Berita  

Dikte RI soal Aturan Ketenagakerjaan: PKWT Maksimal 1 Tahun

Pemerintah Indonesia sedang dalam proses penyusunan Undang-Undang Ketenagakerjaan baru sebagai tanggapan terhadap kesepakatan dagang resiprokal dengan Amerika Serikat. Dalam kesepakatan tersebut, Amerika Serikat menuntut pembatasan penggunaan tenaga kerja alih daya serta membatasi masa Perjanjian Kerja Waktu Tertentu (PKWT) atau pekerja kontrak maksimal 1 tahun. Menteri Koordinator Bidang Perekonomian, Airlangga Hartarto, mengungkapkan hal ini secara resmi di Kantor Kementerian Ketenagakerjaan. Dokumen Agreement on Reciprocal Trade (ART) yang telah ditandatangani antara Presiden Indonesia dan Presiden Amerika Serikat meminta Indonesia untuk mengeluarkan regulasi yang membatasi penggunaan perusahaan alih daya tenaga kerja, terutama untuk pekerjaan inti bisnis.
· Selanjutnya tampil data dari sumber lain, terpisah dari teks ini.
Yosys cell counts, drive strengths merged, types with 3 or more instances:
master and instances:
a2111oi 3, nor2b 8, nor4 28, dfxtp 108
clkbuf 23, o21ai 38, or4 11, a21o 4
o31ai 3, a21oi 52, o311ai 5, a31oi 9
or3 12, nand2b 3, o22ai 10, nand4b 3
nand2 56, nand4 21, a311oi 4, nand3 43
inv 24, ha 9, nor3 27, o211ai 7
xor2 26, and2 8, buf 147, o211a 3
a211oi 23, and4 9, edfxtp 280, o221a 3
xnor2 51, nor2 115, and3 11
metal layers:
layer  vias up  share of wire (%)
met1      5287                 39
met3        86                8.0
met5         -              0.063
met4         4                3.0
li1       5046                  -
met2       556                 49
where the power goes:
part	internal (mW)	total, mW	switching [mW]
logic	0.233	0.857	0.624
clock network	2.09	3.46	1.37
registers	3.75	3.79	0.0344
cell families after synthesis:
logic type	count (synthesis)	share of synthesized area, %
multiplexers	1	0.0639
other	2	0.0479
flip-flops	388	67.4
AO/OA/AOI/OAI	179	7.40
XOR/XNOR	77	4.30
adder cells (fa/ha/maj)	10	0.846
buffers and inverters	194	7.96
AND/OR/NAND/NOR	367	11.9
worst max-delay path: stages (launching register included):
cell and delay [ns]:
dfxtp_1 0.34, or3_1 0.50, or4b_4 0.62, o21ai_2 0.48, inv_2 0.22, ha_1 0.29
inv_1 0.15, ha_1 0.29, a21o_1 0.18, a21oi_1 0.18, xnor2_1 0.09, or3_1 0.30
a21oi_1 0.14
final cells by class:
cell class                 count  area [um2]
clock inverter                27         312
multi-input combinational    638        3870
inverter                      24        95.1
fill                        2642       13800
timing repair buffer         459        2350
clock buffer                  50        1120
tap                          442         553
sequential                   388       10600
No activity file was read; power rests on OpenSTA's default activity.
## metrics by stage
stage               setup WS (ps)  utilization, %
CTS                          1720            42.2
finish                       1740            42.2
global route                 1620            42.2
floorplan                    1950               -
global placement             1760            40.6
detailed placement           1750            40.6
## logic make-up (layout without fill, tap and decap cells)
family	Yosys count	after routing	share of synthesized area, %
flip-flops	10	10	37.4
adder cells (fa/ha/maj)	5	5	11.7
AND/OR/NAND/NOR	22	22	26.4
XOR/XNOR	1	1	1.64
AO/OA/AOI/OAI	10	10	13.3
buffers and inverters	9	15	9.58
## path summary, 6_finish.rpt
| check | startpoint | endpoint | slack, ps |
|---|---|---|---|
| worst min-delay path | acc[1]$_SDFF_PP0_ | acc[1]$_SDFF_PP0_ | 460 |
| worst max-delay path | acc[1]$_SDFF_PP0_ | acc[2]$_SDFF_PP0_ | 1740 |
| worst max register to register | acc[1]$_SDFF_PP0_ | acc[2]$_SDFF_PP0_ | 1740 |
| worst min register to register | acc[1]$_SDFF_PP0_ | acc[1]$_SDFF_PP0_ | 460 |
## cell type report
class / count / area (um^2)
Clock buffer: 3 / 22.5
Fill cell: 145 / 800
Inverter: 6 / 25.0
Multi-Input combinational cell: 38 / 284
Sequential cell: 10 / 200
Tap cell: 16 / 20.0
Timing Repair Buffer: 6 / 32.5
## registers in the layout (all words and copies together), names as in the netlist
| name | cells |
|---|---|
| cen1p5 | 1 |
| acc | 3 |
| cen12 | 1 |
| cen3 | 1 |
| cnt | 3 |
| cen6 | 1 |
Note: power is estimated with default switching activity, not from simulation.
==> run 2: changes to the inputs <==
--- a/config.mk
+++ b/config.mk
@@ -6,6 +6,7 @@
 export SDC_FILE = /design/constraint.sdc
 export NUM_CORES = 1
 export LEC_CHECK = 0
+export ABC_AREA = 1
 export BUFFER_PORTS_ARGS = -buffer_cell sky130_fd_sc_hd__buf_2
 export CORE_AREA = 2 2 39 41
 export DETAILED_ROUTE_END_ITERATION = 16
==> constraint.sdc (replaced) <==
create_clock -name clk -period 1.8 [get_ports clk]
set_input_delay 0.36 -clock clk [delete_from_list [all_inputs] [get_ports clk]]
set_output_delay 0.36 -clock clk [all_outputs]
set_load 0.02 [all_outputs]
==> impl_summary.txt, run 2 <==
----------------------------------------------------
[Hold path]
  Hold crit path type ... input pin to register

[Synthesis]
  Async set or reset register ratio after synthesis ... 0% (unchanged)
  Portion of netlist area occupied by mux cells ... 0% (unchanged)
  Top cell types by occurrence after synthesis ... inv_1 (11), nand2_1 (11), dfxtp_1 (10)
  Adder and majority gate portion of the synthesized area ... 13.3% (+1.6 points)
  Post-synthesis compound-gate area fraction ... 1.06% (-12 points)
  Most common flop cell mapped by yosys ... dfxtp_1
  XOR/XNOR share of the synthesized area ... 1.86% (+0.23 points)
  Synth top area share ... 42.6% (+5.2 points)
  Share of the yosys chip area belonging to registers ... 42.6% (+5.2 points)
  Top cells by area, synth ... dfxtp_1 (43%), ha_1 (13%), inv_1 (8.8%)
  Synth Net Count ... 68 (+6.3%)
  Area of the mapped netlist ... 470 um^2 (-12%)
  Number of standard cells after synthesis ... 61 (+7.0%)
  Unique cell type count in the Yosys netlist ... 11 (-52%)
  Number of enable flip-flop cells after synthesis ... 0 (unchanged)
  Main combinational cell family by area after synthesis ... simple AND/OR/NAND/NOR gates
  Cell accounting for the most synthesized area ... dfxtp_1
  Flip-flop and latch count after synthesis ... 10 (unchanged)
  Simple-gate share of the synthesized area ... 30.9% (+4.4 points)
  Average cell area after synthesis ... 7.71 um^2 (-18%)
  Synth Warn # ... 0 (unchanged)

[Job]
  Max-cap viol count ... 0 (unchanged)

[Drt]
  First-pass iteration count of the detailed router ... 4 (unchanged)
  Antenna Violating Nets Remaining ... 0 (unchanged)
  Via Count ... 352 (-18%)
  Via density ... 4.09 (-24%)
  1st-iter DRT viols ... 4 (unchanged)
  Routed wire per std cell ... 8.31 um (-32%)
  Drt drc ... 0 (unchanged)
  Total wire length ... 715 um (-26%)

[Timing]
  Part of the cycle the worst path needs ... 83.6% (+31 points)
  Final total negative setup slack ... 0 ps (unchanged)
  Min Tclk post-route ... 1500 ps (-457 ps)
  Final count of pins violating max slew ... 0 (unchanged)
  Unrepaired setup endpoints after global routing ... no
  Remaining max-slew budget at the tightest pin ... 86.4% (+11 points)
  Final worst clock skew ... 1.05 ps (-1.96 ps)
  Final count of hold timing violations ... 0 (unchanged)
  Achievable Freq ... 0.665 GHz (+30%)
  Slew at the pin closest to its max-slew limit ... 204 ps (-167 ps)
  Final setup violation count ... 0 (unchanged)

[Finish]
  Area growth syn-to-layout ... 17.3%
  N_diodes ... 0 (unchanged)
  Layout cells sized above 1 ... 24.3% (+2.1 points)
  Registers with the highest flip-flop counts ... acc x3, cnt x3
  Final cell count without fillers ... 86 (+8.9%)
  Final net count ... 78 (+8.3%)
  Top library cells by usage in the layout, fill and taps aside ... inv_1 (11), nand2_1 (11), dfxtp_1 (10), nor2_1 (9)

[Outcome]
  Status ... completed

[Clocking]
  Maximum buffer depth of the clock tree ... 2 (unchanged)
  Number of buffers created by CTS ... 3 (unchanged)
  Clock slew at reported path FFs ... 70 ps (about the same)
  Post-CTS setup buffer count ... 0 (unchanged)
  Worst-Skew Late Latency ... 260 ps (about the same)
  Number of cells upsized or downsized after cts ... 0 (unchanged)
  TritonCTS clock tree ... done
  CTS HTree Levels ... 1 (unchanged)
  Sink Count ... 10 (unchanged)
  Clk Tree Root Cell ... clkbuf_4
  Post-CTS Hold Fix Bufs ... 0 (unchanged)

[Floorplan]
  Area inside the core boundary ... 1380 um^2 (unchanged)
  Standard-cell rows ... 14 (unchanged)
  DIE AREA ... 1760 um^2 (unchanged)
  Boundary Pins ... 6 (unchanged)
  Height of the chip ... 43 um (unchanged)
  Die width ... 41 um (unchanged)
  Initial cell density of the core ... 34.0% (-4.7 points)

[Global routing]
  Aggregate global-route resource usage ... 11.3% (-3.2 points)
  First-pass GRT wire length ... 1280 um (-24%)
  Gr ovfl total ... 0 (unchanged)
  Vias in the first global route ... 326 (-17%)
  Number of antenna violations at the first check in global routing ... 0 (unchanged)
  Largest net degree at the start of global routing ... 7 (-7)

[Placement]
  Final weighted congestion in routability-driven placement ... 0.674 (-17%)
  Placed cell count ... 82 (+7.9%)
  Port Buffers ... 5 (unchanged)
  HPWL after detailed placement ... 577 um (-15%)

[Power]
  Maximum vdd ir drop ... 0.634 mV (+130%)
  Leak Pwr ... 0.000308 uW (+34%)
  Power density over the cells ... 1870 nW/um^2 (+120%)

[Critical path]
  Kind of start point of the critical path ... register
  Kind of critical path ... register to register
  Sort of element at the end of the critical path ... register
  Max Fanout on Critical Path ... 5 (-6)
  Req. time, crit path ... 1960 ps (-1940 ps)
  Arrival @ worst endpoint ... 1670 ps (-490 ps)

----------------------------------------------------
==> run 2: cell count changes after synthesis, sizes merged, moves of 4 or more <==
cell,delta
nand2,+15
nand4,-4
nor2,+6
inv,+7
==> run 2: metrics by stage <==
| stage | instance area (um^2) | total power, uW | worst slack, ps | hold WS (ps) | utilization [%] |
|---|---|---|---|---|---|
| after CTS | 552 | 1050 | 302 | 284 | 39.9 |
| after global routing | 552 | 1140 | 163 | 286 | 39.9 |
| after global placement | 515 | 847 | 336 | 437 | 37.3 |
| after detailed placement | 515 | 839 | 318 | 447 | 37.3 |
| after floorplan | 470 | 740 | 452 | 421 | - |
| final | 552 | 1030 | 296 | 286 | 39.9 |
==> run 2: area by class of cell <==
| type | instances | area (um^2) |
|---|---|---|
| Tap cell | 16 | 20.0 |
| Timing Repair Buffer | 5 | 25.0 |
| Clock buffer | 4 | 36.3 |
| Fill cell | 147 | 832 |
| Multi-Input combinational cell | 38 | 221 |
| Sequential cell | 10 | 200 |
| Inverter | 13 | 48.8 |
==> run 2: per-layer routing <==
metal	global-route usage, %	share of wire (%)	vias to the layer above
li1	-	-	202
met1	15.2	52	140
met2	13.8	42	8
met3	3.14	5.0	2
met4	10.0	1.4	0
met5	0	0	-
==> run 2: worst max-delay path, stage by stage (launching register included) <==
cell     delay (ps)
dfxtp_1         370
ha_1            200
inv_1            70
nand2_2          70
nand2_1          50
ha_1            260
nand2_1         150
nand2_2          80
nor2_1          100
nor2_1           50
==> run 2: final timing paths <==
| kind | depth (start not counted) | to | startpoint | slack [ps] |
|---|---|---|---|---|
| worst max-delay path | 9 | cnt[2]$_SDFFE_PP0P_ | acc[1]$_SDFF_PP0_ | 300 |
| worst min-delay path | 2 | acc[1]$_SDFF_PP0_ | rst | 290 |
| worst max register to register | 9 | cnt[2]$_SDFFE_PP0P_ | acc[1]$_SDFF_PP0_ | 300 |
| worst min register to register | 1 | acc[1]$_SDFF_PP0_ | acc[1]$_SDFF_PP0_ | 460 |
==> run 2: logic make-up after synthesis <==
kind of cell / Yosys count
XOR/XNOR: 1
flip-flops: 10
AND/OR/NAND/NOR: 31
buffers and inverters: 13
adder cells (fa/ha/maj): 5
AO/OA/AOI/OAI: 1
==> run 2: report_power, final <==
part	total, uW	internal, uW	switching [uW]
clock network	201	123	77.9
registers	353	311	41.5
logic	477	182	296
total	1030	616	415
`config.mk`:
```
export PLATFORM = sky130hd
export DESIGN_NAME = kiwi_main_bus
export DESIGN_NICKNAME = d
export VERILOG_FILES = /design/src/hdl/kiwi_pkg.sv /design/src/hdl/kiwi_main_bus.sv
export VERILOG_INCLUDE_DIRS = /design/src /design/src/hdl
export SDC_FILE = /design/constraint.sdc
export NUM_CORES = 1
export LEC_CHECK = 0
export ABC_CLOCK_PERIOD_IN_PS = 2880
export BUFFER_PORTS_ARGS = -buffer_cell sky130_fd_sc_hd__buf_2
export CAP_MARGIN = 20
export CORE_MARGIN = 2
export CORE_UTILIZATION = 47
export DETAILED_ROUTE_END_ITERATION = 6
export HOLD_SLACK_MARGIN = 0.05
export MAX_ROUTING_LAYER = met4
export PLACE_DENSITY_LB_ADDON = 0.3
export SLEW_MARGIN = 20
export SYNTH_ARGS = -nofsm -noshare
export SYNTH_HDL_FRONTEND = slang
export SYNTH_SLANG_ARGS = --single-unit
```
`constraint.sdc`:
```
create_clock -name clk -period 2.88 [get_ports clk]
set_clock_uncertainty 0.15 [all_clocks]
set_input_delay 0.288 -clock clk [delete_from_list [all_inputs] [get_ports clk]]
set_output_delay 0.288 -clock clk [all_outputs]
set_load 0.01 [all_outputs]
```
### config.mk
export PLATFORM = sky130hd
export DESIGN_NAME = i3c_ccc_target
export DESIGN_NICKNAME = d
export VERILOG_FILES = /design/src/design/i3c_ccc_pkg.sv /design/src/design/ccc_executor.sv /design/src/design/ccc_frame_decoder.sv /design/src/design/i3c_ccc_target.sv /design/src/design/target_reset_ctrl.sv
export SDC_FILE = /design/constraint.sdc
export NUM_CORES = 1
export LEC_CHECK = 0
export ABC_AREA = 1
export CAP_MARGIN = 20
export CORE_MARGIN = 10
export CORE_UTILIZATION = 40
export DETAILED_ROUTE_END_ITERATION = 10
export DONT_BUFFER_PORTS = 1
export GPL_TIMING_DRIVEN = 0
export PLACE_DENSITY = 0.64
export RECOVER_POWER = 50
export SLEW_MARGIN = 10
export SYNTH_ARGS = -nofsm -noshare
export SYNTH_HDL_FRONTEND = slang
export SYNTH_HIERARCHICAL = 1
export SYNTH_SLANG_ARGS = --single-unit
### constraint.sdc
create_clock -name clk_i -period 1.55 [get_ports clk_i]
set_input_delay 0.31 -clock clk_i [delete_from_list [all_inputs] [get_ports clk_i]]
set_output_delay 0.31 -clock clk_i [all_outputs]
set_load 0.005 [all_outputs]
**src/common/fc_pkg.sv**
```systemverilog
package fc_pkg;

	// word format shared by pixels, weights, biases and results
	localparam int WORD_W = 16;

	// accumulator holds full products plus the aligned bias
	localparam int ACC_W = 32;

	// fixed point position inside a word
	localparam int FRAC_BITS = 8;

	// all buffer read addresses
	localparam int ADDR_W = 16;

	typedef logic signed [WORD_W-1:0] word_t;

	typedef logic signed [ACC_W-1:0] acc_t;

	// pixel read sequencer
	typedef enum logic [1:0]
	{
		seq_idle,
		seq_setting,
		seq_enable
	} seq_state_e;

	// bias fetch and hold
	typedef enum logic [1:0]
	{
		bias_idle,
		bias_loading,
		bias_ready
	} bias_state_e;

endpackage

```
**src/fc_array/fc_result_collector.sv**
```systemverilog
module fc_result_collector #(
	parameter int CHANNELS = 10
) (
	input logic clk,
	input logic rst,
	input logic lane_last,
	input fc_pkg::word_t results [CHANNELS],
	output logic [CHANNELS*fc_pkg::WORD_W-1:0] output_data,
	output logic calculation_done
);
	import fc_pkg::*;

	logic last_q;

	// lane results settle one cycle after the last accumulate
	always_ff @(posedge clk or posedge rst)
	begin
		if (rst)
		begin
			last_q <= 1'b0;
			calculation_done <= 1'b0;
			output_data <= '0;
		end
		else
		begin
			last_q <= lane_last;
			calculation_done <= last_q;
			if (last_q)
			begin
				for (int c = 0; c < CHANNELS; c++)
				begin
					output_data[c*WORD_W +: WORD_W] <= results[c];
				end
			end
		end
	end

endmodule

```
**config.mk**
```make
export PLATFORM = sky130hd
export DESIGN_NAME = fc_result_collector
export DESIGN_NICKNAME = d
export VERILOG_FILES = /design/src/common/fc_pkg.sv /design/src/fc_array/fc_result_collector.sv
export SDC_FILE = /design/constraint.sdc
export NUM_CORES = 1
export LEC_CHECK = 0
export ABC_AREA = 1
export BUFFER_PORTS_ARGS = -buffer_cell sky130_fd_sc_hd__buf_2
export CAP_MARGIN = 20
export CORE_ASPECT_RATIO = 1.1
export CORE_MARGIN = 8
export CORE_UTILIZATION = 50
export CTS_BUF_LIST = sky130_fd_sc_hd__clkbuf_4 sky130_fd_sc_hd__clkbuf_8
export CTS_CLUSTER_DIAMETER = 100
export CTS_CLUSTER_SIZE = 12
export DETAILED_ROUTE_END_ITERATION = 6
export GPL_ROUTABILITY_DRIVEN = 0
export GPL_TIMING_DRIVEN = 0
export PLACE_DENSITY_LB_ADDON = 0.15
export SLEW_MARGIN = 10
export SYNTH_ARGS = -nofsm -noshare
export SYNTH_HDL_FRONTEND = slang
export SYNTH_SLANG_ARGS = --single-unit
export TNS_END_PERCENT = 5
```
**constraint.sdc**
```tcl
create_clock -name clk -period 11.2 [get_ports clk]
set_clock_uncertainty 0.1 [all_clocks]
set_input_delay 0 -clock clk [delete_from_list [all_inputs] [get_ports clk]]
set_output_delay 0 -clock clk [all_outputs]
set_load 0.01 [all_outputs]
```
==> flow_summary.yaml <==
timing:
  fin_crit_sh_pct: 15.23
  maxSlewHeadroom_pct: 64.34
  fmax_ghz: 0.5862
  fin_setup_tns_ps: 0
  slew_viol_final: 0
  fin_crit_ps: 1706
  hold_violations: 0
  rsz0062_at_grt: "false"
  worst_slew_pin_slew_ps: 534.9
  setup_viol: 0
global_routing:
  grt_pass1_wl_mm: 39.94
  grt_pass1_vias: 7438
  gr-total-overflow: 0
  antenna_found_initial: 0
  track_usage_pct: 32.46
  grt_max_degree: 110
cells_and_area:
  n_antenna_cell: 0
  fillCellCount: 616
  utilization_pct: 83.39
  area_growth_pct: 63.33
  drive_gt1_share_pct: 32.75
  final_nets: 1348
critical_path:
  cp-end-kind: "asynchronous set/reset pin"
  required_ps: 11650
  ff2ff_setup_slack_ps: 9800
  cp-start-kind: "primary input"
  cp_data_arrival_time_ps: 2160
  reg2reg_from: "last_q"
  crit_path_max_fanout: 109
  ff2ff_path_depth: 5
  worstSetupPathType: "in -> async"
  rr_endpoint: "output_data[95]"
cts:
  cts-root-buf: "clkbuf_8"
  cts_buffers: 17
  clock_path_buffers: 2
  cts_tree: "yes"
  clkSlewWorstSetupHoldPaths_ps: 80
  post_cts_resized: 0
  h-tree-depth: 4
  clkSinkCount: 162
  clk_latency_ps: 450
  cts_setup_buffers: 0
logic_synthesis:
  ys_seq_area_share_pct: 66.27
  synth_area_leaders: "dfrtp_1, nand2_1, buf_6, buf_2, buf_4"
  ys_warn_count: 0
  synthCells: 679
  yosysTopAreaCell: "dfrtp_1"
  syn_area_sq_mm: 0.006117
  synth_seq_cells: 162
  syn_avg_cell_area_sq_um: 9.009
  synth_cell_type_count: 7
  synth_top_area_share_pct: 66.27
  syn_nets: 842
min_path:
  hold_depth: 2
  min_to: "last_q"
  min_from: "lane_last"
  hold_path_class: "in -> reg"
floorplan:
  chipHeight_um: 132.0
  die_area_sq_mm: 0.01603
  core.rowCount: 42
  die_w_um: 121.5
  initial_core_util_pct: 51.05
  pin_count: 324
  core_sq_mm: 0.01198
pwr:
  leakage_nw: 5.755
  internal_power_uw: 983.1
  combPwrFrac_pct: 19.8
  peakVddDrop_mv: 0.08986
  powerDensity_mw_per_mm2: 137.0
  switchingPower_uw: 385.1
  sequentialPowerShare_pct: 48.9
  power.share.clock_pct: 31.3
  switching_share_pct: 28.15
drt:
  routedWlPerCell_um: 19.13
  drtAntennaViolNets: 0
  vias: 6833
  routed-wl-met3_mm: 2.731
  vias_per_cell: 5.058
  drtIter0Drc: 568
  drc: 0
  drt-met1-wl_mm: 8.426
  wl_met2_mm: 12.88
  top_layer: "met4"
  first_pass_iters: 5
  drt_wl_total_mm: 25.85
place:
  dp_hpwl_mm: 15.19
  portBuffers: 323
run:
  max-cap-violations: 0
run_status:
  status: "finished, final reports clean"
==> worst max-delay path by stage <==
stage               startpoint               end  slack (ps)  depth (start not counted)
CTS                        rst  output_data[121]        9520                          5
detailed placement      last_q  output_data[112]        9890                          5
global route               rst  output_data[121]        9340                          5
finish                     rst  output_data[121]        9490                          5
global placement           rst  output_data[112]        4900                          2
floorplan                  rst  calculation_done        6720                          1
==> per-layer routing <==
metal	vias to the layer above	track usage, %
li1	3033	-
met1	3167	32.01
met2	498	55.33
met3	135	11.91
met4	0	21.96
met5	-	0
==> registers in the layout, indices dropped and copies added, names as in the netlist <==
signal	count
last_q	1
output_data	160
calculation_done	1
==> synth_stat cells, drive strengths merged <==
cell   number
nand2     480
buf        35
inv         2
dfrtp     162
==> area by class of cell <==
type                    count  area, sq um  area share, %
clock buffers              27        352.8          3.532
repair buffers            487         3276          32.79
flip-flops and latches    162         4054          40.58
inverters                   2        17.52         0.1753
multi-input cells         480         1802          18.03
well taps                 154        192.7          1.929
clock inverters             4        45.04         0.4508
plain buffers              35        251.5          2.517
==> per-stage QoR <==
stage                     hold slack (ps)  instance area [sq um]  cells  total power, mW  worst slack, ps
after global routing                134.0                   9991   1351            1.423             9344
final                               135.1                   9991   1351            1.368             9494
after floorplan                    -68.57                   6117    679           0.7724             6723
after detailed placement           -56.75                   7961   1157           0.8884             9891
after CTS                           84.86                   9991   1351            1.350             9520
after global placement              8.937                   7926   1156           0.8813             4904
==> critical path: stages <==
cell           delay, ps
dlygate4sd3_1        550
buf_2                120
dlygate4sd3_1        620
inv_8                330
buf_16               450
==> repair_timing <==
| action | in CTS | in global routing |
|---|---|---|
| hold buffers | 163 | 0 |
| hold endpoints to repair | 323 | 0 |
| setup endpoints to repair | 0 | 0 |
==> power groups by stage <==
| stage | sequential (mW) | combinational (mW) | clock (mW) |
|---|---|---|---|
| 6_report | 0.668 | 0.272 | 0.428 |
| 2_1_floorplan | 0.700 | 0.0723 | 0 |
| 5_1_grt | 0.673 | 0.294 | 0.456 |
| 4_1_cts | 0.664 | 0.260 | 0.426 |
| 3_5_place_dp | 0.674 | 0.214 | 0 |
| 3_3_place_gp | 0.673 | 0.208 | 0 |
==> cells by family after synthesis <==
| kind of cell | after synthesis | synth area share [%] |
|---|---|---|
| buffers and inverters | 37 | 4.275 |
| DFF | 162 | 66.27 |
| and+or+nand+nor | 480 | 29.45 |
==> cells in the final DEF (no fill, tap or decap), drive strengths merged <==
cell         netlist  layout
clkbuf             0      27
clkinv             0       3
nand2            480     480
dfrtp            162     162
bufinv             0       1
inv                2       2
dlygate4sd3        0     163
buf               35     359
Power figures use the tool's default switching activity.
Selain itu, Amerika Serikat mengharuskan pembatasan PKWT maksimal 1 tahun, dimana setelah itu pekerja harus diangkat menjadi karyawan tetap atau kontraknya diakhiri secara permanen. Peraturan ini lebih ketat dibandingkan dengan aturan sebelumnya dalam UU Cipta Kerja dan PP 35 Tahun 2021. Undang-Undang Ketenagakerjaan baru juga akan mengintegrasikan beberapa pasal ketenagakerjaan dari UU Cipta Kerja yang sebelumnya dibatalkan sebagian oleh Mahkamah Konstitusi, termasuk klausul-klausul terkait hak berserikat pekerja dan penghapusan ketentuan yang membatasi hak organisasi serikat buruh.